AB: There is no formal advisory board. It’s a small, very closely connected community now, and the partners serve as an informal advisory board. When a question arises about the specific shape something should take, we discuss it with the group. Early in its planning and formation, all members aligned on the basic features of the journal sites, the workflows for publishing and disseminating content, and order management workflows.
Duke University Press provided the capital for the start-up of the service. We were able to constrain those costs because we built on existing strategic technology partnerships, the setups we already have in those systems, and the expertise we have in-house. Operationally, the Collective is an extension of Duke University Press. There’s minimal variation from how DUP manages its own fulfillment and online journals. The press’s digital content and platform, content marketing, library sales, customer relations, and finance teams all work on the Collective.
The launch required huge effort; it was all-hands-ondeck at the press to get to launch. We had to make it a top priority for the organization and push lower priorities to the side. Now that we are moving into more typical, ongoing operations, we’re assessing how best to staff the effort so that the Collective partners are well-supported and the workload for us is sustainable.

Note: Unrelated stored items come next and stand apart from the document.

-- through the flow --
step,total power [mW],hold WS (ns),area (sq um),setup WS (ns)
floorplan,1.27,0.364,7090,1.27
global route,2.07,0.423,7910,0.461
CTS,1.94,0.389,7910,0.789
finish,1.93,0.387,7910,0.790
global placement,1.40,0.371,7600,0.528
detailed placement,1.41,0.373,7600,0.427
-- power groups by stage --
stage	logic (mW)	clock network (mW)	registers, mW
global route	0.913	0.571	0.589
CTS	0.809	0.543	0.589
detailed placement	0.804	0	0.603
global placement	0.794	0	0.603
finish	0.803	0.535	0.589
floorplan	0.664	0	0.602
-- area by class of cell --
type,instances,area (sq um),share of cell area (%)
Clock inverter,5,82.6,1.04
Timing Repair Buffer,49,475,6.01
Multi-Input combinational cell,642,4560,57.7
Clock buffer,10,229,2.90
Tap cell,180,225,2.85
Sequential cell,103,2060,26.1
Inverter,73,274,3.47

The Collective is funded through fees paid by the members for the services they utilize. The Collective is not an aggregation, so it does not make money from sales of an aggregated product. Nor are we a traditional sales or subscription agent; we don’t collect commission on the subscriptions we take and administer.
ATG: What are the current goals of the Scholarly Publishing Collective? What about goals for the future? Is the Collective planning to grow in membership? Will more services be offered?

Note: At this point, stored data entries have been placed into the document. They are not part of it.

File: src/rtl/csc_rgb2ycbcr.sv
// csc_rgb2ycbcr: 4-stage RGB -> YCbCr colour-space converter with per-frame mode (BT.601 / bypass).
// Define CSC_BT709_EN to compile in the BT.709 coefficient set as mode 1.

module csc_rgb2ycbcr #(
    parameter int DW = 8,
    parameter int CF = 8
) (
    input  logic          clk,
    input  logic          rst_n,
    input  logic          per_img_vsync,
    input  logic          per_img_herf,
    input  logic          per_img_valid,
    input  logic [DW-1:0] per_img_red,
    input  logic [DW-1:0] per_img_green,
    input  logic [DW-1:0] per_img_blue,
    input  logic [1:0]    mode_sel,
    output logic          post_img_vsync,
    output logic          post_img_herf,
    output logic          post_img_valid,
    output logic [DW-1:0] post_img_Y,
    output logic [DW-1:0] post_img_Cb,
    output logic [DW-1:0] post_img_Cr,
    output logic [1:0]    mode_active
);

    localparam int ACCW = DW + CF + 3;

    typedef logic signed [ACCW-1:0] acc_t;
    typedef enum logic [1:0] {
        MODE_601    = 2'd0,
        MODE_709    = 2'd1,
        MODE_BYPASS = 2'd2,
        MODE_RSVD   = 2'd3
    } mode_e;

    // Coefficients are given at 2^8 scale; rescale to 2^CF, rounding half away from zero.
    function automatic int scale_coef(input int c8);
        longint num;
        longint mag;
        num = longint'(c8) * (longint'(1) << CF);
        mag = (num < 0) ? -num : num;
        mag = (mag + 64'sd128) / 64'sd256;
        return (num < 0) ? -int'(mag) : int'(mag);
    endfunction

    localparam acc_t ZERO    = acc_t'(0);
    localparam acc_t ONE_PIX = acc_t'(longint'(1) << CF);
    localparam acc_t ROUND   = acc_t'(longint'(1) << (CF - 1));
    localparam acc_t OFFSET  = acc_t'(longint'(1) << (DW + CF - 1));
    localparam acc_t PIX_MAX = acc_t'((longint'(1) << DW) - 1);

    localparam acc_t C601_YR  = acc_t'(scale_coef(77));
    localparam acc_t C601_YG  = acc_t'(scale_coef(150));
    localparam acc_t C601_YB  = acc_t'(scale_coef(29));
    localparam acc_t C601_CBR = acc_t'(scale_coef(-43));
    localparam acc_t C601_CBG = acc_t'(scale_coef(-85));
    localparam acc_t C601_CBB = acc_t'(scale_coef(128));
    localparam acc_t C601_CRR = acc_t'(scale_coef(128));
    localparam acc_t C601_CRG = acc_t'(scale_coef(-107));
    localparam acc_t C601_CRB = acc_t'(scale_coef(-21));

`ifdef CSC_BT709_EN
    localparam acc_t C709_YR  = acc_t'(scale_coef(54));
    localparam acc_t C709_YG  = acc_t'(scale_coef(183));
    localparam acc_t C709_YB  = acc_t'(scale_coef(19));
    localparam acc_t C709_CBR = acc_t'(scale_coef(-29));
    localparam acc_t C709_CBG = acc_t'(scale_coef(-99));
    localparam acc_t C709_CBB = acc_t'(scale_coef(128));
    localparam acc_t C709_CRR = acc_t'(scale_coef(128));
    localparam acc_t C709_CRG = acc_t'(scale_coef(-116));
    localparam acc_t C709_CRB = acc_t'(scale_coef(-12));
`endif

    function automatic logic [DW-1:0] clamp_pix(input acc_t a);
        acc_t s;
        s = a >>> CF;
        if (s < ZERO)
            return '0;
        if (s > PIX_MAX)
            return '1;
        return s[DW-1:0];
    endfunction

    logic          vsync_q;
    logic          vsync_rise;
    mode_e         mode_cur;
    mode_e         mode_req;
    mode_e         pix_mode;
    mode_e         tag_s1;
    acc_t          pix     [3];
    acc_t          coef    [3][3];
    acc_t          prod_s1 [3][3];
    acc_t          acc_s2  [3];
    logic [DW-1:0] res_s3  [3];
    logic [3:0]    vsync_sr;
    logic [3:0]    herf_sr;
    logic [3:0]    valid_sr;

    // Unsupported requests (reserved, or 709 when not built in) fall back to BT.601.
    always_comb begin
        mode_req = MODE_601;
        case (mode_sel)
`ifdef CSC_BT709_EN
            2'd1:    mode_req = MODE_709;
`endif
            2'd2:    mode_req = MODE_BYPASS;
            default: mode_req = MODE_601;
        endcase
    end

    assign vsync_rise  = per_img_vsync & ~vsync_q;
    assign pix_mode    = vsync_rise ? mode_req : mode_cur;
    assign mode_active = mode_cur;

    assign pix[0] = acc_t'({{(ACCW-DW){1'b0}}, per_img_red});
    assign pix[1] = acc_t'({{(ACCW-DW){1'b0}}, per_img_green});
    assign pix[2] = acc_t'({{(ACCW-DW){1'b0}}, per_img_blue});

    // Bypass is an identity matrix so it shares the same datapath and latency.
    always_comb begin
        coef = '{'{C601_YR,  C601_YG,  C601_YB},
                 '{C601_CBR, C601_CBG, C601_CBB},
                 '{C601_CRR, C601_CRG, C601_CRB}};
        case (pix_mode)
`ifdef CSC_BT709_EN
            MODE_709: coef = '{'{C709_YR,  C709_YG,  C709_YB},
                               '{C709_CBR, C709_CBG, C709_CBB},
                               '{C709_CRR, C709_CRG, C709_CRB}};
`endif
            MODE_BYPASS: coef = '{'{ONE_PIX, ZERO, ZERO},
                                  '{ZERO, ONE_PIX, ZERO},
                                  '{ZERO, ZERO, ONE_PIX}};
            default: ;
        endcase
    end

    always_ff @(posedge clk or negedge rst_n) begin
        if (!rst_n) begin
            vsync_q  <= 1'b0;
            mode_cur <= MODE_601;
            tag_s1   <= MODE_601;
            for (int c = 0; c < 3; c++)
                for (int k = 0; k < 3; k++)
                    prod_s1[c][k] <= ZERO;
        end else begin
            vsync_q <= per_img_vsync;
            if (vsync_rise)
                mode_cur <= mode_req;
            tag_s1 <= pix_mode;
            for (int c = 0; c < 3; c++)
                for (int k = 0; k < 3; k++)
                    prod_s1[c][k] <= coef[c][k] * pix[k];
        end
    end

    // Chroma offset is skipped for bypass pixels, which is why the mode tag rides along to S2.
    always_ff @(posedge clk or negedge rst_n) begin
        if (!rst_n) begin
            for (int c = 0; c < 3; c++) begin
                acc_s2[c] <= ZERO;
                res_s3[c] <= '0;
            end
        end else begin
            for (int c = 0; c < 3; c++) begin
                acc_s2[c] <= prod_s1[c][0] + prod_s1[c][1] + prod_s1[c][2] + ROUND
                             + (((c != 0) && (tag_s1 != MODE_BYPASS)) ? OFFSET : ZERO);
                res_s3[c] <= clamp_pix(acc_s2[c]);
            end
        end
    end

    always_ff @(posedge clk or negedge rst_n) begin
        if (!rst_n) begin
            vsync_sr    <= '0;
            herf_sr     <= '0;
            valid_sr    <= '0;
            post_img_Y  <= '0;
            post_img_Cb <= '0;
            post_img_Cr <= '0;
        end else begin
            vsync_sr    <= {vsync_sr[2:0], per_img_vsync};
            herf_sr     <= {herf_sr[2:0], per_img_herf};
            valid_sr    <= {valid_sr[2:0], per_img_valid};
            post_img_Y  <= valid_sr[2] ? res_s3[0] : '0;
            post_img_Cb <= valid_sr[2] ? res_s3[1] : '0;
            post_img_Cr <= valid_sr[2] ? res_s3[2] : '0;
        end
    end

    assign post_img_vsync = vsync_sr[3];
    assign post_img_herf  = herf_sr[3];
    assign post_img_valid = valid_sr[3];

endmodule

File: config.mk
export PLATFORM = sky130hd
export DESIGN_NAME = csc_rgb2ycbcr
export DESIGN_NICKNAME = d
export VERILOG_FILES = /design/src/rtl/csc_rgb2ycbcr.sv
export SDC_FILE = /design/constraint.sdc
export NUM_CORES = 1
export LEC_CHECK = 0
export CAP_MARGIN = 20
export CORE_AREA = 2 2 237 169
export CTS_CLUSTER_SIZE = 30
export DETAILED_ROUTE_END_ITERATION = 7
export DIE_AREA = 0 0 239 171
export PLACE_DENSITY = 0.68
export SLEW_MARGIN = 10
export SYNTH_ARGS = -nofsm -noshare
export SYNTH_HDL_FRONTEND = slang
export SYNTH_SLANG_ARGS = --single-unit
File: constraint.sdc
create_clock -name clk -period 6.9 [get_ports clk]
set_input_delay 0.69 -clock clk [delete_from_list [all_inputs] [get_ports clk]]
set_output_delay 0.69 -clock clk [all_outputs]
set_load 0.02 [all_outputs]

AB: Short-term, our goal is to tie up the loose ends of such a massive content and data migration and establish “business as usual” operations across the whole endeavor. We want to meet and exceed the expectations of library partners and their communities for all the critical aspects of serving digital content. The new publisher collections on offer from three of the Collective members are part of meeting that goal. They make it convenient and very cost-effective for libraries to discover, acquire, and administer a lot of high-quality HSS scholarship from publishers who align with their values and exist within the academy.
We do want the Collective to grow and add members, because we want as many independent, non-profit journal publishers as possible to contribute to and benefit from the economies of scale we are building. At the same time, we want to manage growth in a way that ensures we deliver the quality of service every Collective member and every library customer deserves. I see opportunities for adding services that, like what we offer now, provide enabling infrastructure and expertise for scholarly journal publishing.
ATG: Allison, we all need to recharge our batteries now and then, so we were wondering, what fun things do you like to do during your time away from work. Are there any hobbies or leisure activities that you particularly enjoy?
AB: For me, it’s all about food and travel. My partner and I cook most nights. On the weekends, we make all-day events out of planning, shopping for, and cooking something special. The center of my Saturdays is going to the Durham Farmer’s Market and grabbing all the best in-season stuff while chatting with the vendors. Travel is just an extension of food for me, because I pick most of my destinations based on the cuisine I’ll get to try. The pandemic put a long, sad pause on all travel, of course. I’m still not clamoring to hop on a plane, but I am satisfying my wanderlust by compiling lists of places to go when it feels manageable again. I’ve been very fortunate to visit some truly incredible places, my favorites being Vietnam and, just before COVID, Kenya.